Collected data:
------------------------------------------------------------------------

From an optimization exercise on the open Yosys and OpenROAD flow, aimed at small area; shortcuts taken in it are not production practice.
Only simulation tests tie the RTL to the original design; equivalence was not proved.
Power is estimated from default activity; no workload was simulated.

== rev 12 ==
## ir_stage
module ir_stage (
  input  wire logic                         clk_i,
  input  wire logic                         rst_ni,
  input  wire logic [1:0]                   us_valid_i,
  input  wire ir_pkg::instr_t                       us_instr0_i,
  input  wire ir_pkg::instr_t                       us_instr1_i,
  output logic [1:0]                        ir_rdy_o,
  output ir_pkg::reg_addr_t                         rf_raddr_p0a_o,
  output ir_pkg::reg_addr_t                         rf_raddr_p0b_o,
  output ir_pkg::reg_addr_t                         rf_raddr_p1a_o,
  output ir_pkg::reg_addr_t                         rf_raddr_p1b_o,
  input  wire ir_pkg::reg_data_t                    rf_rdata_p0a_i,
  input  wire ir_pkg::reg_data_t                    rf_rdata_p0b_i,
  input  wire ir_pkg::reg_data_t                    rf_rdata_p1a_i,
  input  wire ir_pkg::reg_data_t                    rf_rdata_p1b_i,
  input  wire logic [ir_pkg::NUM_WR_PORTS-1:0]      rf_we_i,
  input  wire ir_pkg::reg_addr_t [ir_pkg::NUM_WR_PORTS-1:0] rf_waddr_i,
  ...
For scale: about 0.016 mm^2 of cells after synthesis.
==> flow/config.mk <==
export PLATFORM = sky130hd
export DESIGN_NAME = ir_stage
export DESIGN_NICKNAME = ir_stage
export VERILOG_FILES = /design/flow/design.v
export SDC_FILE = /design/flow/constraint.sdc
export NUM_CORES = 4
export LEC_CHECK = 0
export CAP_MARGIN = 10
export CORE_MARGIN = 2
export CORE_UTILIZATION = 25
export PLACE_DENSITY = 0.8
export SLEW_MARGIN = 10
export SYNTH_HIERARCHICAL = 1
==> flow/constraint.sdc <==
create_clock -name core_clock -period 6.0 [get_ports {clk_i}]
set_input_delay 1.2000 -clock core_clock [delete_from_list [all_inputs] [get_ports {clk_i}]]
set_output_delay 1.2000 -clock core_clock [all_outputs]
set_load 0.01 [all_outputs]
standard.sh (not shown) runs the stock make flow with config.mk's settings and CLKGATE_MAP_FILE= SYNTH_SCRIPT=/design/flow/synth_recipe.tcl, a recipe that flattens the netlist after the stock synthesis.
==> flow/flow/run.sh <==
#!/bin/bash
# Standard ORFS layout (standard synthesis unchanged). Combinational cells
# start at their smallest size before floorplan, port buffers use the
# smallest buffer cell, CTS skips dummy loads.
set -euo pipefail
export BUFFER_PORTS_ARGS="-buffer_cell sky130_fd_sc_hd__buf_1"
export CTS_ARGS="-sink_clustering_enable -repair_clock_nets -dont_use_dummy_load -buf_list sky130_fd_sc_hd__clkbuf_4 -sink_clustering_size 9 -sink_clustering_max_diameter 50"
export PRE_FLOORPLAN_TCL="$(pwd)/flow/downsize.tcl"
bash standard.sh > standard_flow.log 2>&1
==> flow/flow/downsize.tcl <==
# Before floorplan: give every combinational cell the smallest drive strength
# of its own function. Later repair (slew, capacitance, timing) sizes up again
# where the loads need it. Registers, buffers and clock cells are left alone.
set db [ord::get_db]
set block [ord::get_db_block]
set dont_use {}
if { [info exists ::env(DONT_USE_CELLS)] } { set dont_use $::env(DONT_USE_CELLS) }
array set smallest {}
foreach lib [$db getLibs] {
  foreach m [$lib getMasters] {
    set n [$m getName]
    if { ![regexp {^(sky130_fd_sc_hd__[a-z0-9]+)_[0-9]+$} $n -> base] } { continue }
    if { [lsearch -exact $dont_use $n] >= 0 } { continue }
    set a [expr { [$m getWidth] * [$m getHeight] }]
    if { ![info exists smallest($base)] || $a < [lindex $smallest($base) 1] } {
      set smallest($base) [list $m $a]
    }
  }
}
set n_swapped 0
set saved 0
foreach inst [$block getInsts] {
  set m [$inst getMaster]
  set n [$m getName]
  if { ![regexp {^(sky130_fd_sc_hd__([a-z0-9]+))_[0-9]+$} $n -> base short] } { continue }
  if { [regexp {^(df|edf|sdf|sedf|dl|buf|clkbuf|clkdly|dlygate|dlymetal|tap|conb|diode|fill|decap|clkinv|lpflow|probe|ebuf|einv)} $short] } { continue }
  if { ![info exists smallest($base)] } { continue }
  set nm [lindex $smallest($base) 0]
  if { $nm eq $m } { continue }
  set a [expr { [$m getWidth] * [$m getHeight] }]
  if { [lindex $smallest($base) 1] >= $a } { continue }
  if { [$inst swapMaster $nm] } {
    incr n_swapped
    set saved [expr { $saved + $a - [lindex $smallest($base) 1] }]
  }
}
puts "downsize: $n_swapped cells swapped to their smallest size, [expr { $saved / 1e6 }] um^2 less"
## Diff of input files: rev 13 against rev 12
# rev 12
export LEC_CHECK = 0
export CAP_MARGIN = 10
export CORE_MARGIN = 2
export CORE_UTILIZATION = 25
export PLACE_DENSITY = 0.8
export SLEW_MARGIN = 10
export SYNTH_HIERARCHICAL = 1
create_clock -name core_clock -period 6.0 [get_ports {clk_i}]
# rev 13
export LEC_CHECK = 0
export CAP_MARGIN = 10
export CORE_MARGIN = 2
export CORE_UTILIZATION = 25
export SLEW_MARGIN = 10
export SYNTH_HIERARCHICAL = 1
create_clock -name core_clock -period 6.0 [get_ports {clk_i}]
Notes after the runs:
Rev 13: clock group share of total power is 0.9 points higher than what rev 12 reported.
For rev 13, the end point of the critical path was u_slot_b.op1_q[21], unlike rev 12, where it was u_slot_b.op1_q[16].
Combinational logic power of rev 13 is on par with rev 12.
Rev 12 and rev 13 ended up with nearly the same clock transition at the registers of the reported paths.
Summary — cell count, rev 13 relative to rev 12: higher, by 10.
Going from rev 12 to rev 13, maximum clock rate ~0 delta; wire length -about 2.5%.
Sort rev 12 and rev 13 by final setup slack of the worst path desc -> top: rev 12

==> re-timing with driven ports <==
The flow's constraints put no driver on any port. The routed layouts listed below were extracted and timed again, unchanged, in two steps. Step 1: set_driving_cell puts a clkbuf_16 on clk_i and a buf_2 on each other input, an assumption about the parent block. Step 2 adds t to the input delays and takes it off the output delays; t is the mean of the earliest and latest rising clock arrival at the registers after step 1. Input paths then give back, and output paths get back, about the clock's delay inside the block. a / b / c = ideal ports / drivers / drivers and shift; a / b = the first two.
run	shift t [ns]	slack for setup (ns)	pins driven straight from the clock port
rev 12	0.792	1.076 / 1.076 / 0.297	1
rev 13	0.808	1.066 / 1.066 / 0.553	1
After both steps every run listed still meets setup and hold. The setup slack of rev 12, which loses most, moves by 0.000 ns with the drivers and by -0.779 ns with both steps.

------------------------------------------------------------------------

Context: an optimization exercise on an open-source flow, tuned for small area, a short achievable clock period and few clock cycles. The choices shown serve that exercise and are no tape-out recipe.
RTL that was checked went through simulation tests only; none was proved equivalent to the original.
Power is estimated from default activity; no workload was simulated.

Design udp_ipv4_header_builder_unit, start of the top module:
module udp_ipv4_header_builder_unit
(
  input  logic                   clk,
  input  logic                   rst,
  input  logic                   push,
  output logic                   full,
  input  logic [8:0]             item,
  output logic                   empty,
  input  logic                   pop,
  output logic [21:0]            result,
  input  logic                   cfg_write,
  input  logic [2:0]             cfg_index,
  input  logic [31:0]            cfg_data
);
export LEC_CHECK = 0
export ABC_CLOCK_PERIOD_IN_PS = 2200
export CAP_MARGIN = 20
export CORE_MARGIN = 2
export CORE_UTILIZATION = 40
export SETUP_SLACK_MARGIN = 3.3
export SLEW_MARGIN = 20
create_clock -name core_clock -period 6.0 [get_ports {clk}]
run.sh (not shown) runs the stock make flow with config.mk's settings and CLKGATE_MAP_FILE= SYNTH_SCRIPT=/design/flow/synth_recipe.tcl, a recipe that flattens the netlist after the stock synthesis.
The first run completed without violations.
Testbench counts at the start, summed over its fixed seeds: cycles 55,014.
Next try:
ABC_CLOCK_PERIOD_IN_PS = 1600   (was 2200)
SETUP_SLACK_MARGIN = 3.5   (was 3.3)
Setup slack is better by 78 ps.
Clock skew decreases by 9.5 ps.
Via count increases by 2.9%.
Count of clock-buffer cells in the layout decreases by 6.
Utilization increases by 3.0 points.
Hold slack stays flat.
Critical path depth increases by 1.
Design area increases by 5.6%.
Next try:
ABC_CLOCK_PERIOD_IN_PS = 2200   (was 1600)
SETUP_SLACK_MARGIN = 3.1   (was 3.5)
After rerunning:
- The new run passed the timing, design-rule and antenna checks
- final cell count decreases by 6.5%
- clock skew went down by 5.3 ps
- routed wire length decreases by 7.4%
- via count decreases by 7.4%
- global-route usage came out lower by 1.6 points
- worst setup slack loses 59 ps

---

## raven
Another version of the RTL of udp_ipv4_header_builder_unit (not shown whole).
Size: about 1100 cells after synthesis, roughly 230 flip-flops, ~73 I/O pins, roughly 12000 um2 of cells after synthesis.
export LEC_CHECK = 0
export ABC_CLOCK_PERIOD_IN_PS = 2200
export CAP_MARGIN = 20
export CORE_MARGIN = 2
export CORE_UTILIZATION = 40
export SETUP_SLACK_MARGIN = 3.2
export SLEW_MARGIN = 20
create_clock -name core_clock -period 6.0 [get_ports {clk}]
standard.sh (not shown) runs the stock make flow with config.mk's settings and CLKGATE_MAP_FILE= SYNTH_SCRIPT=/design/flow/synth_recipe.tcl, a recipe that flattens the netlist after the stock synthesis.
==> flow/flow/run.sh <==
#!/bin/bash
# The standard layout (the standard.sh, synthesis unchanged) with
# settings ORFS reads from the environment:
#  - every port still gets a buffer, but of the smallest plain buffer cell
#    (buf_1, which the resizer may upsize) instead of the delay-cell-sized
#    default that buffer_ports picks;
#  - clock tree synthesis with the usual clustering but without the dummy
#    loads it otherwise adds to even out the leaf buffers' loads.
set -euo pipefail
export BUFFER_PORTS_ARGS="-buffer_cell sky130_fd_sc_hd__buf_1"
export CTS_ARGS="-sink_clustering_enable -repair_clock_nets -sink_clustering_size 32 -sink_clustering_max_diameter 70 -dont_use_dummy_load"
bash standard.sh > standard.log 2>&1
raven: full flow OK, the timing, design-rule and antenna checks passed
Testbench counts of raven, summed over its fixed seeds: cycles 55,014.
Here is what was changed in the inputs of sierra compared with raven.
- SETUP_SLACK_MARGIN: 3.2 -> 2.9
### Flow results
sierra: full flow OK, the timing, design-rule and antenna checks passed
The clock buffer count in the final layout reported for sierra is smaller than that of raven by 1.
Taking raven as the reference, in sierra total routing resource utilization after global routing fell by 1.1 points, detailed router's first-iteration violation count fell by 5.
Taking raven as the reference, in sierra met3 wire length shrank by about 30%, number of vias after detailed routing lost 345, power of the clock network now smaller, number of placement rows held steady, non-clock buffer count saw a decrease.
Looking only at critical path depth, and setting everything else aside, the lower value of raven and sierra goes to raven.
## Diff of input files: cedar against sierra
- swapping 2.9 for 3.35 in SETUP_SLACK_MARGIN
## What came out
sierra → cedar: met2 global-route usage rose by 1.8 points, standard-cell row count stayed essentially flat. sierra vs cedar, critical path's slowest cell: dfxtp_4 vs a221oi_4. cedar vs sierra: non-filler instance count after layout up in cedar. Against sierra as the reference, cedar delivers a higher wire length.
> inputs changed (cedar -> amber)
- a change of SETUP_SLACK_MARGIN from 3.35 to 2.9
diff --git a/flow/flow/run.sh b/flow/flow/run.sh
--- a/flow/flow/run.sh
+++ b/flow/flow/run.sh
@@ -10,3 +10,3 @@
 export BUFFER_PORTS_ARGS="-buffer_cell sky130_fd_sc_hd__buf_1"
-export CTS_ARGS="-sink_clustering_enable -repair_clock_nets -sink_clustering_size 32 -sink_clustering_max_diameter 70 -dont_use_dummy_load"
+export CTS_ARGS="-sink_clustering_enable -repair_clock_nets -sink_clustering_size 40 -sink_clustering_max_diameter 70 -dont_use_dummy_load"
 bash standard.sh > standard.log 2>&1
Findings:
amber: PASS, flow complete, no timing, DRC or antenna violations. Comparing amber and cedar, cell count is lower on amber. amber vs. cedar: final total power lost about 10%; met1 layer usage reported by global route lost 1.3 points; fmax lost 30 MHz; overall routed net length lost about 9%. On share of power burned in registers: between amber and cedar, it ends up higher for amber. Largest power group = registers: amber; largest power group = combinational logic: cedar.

------------------------------------------------------------------------

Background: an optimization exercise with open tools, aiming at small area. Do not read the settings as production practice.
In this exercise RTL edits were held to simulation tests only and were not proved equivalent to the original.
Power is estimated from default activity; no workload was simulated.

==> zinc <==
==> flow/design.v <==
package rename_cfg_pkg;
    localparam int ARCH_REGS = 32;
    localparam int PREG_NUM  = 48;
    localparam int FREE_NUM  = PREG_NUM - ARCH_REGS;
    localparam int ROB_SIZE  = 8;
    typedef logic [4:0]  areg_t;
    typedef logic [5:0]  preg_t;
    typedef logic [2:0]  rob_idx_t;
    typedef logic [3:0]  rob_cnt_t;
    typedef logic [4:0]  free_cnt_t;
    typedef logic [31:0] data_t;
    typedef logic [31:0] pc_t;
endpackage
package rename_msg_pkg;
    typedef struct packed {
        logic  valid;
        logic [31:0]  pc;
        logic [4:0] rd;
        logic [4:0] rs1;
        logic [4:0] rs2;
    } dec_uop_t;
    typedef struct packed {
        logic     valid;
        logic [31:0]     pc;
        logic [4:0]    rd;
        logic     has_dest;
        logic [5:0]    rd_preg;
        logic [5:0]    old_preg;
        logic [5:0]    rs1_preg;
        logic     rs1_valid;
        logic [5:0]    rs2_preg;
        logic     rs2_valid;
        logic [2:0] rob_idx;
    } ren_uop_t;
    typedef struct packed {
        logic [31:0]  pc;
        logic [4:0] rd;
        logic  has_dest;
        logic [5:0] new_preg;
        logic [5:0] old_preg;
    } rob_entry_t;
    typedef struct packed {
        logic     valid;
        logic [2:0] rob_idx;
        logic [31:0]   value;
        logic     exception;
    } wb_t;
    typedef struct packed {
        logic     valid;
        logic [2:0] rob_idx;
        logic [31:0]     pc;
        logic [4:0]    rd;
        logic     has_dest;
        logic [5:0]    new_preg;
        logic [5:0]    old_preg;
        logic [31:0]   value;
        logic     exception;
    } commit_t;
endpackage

------------------------------------------------------------------------

### TRY IT
Where in the records does the string "getWidth" appear? Copy every line that has it.

### ANSWER SPACE
    set a [expr { [$m getWidth] * [$m getHeight] }]
  set a [expr { [$m getWidth] * [$m getHeight] }]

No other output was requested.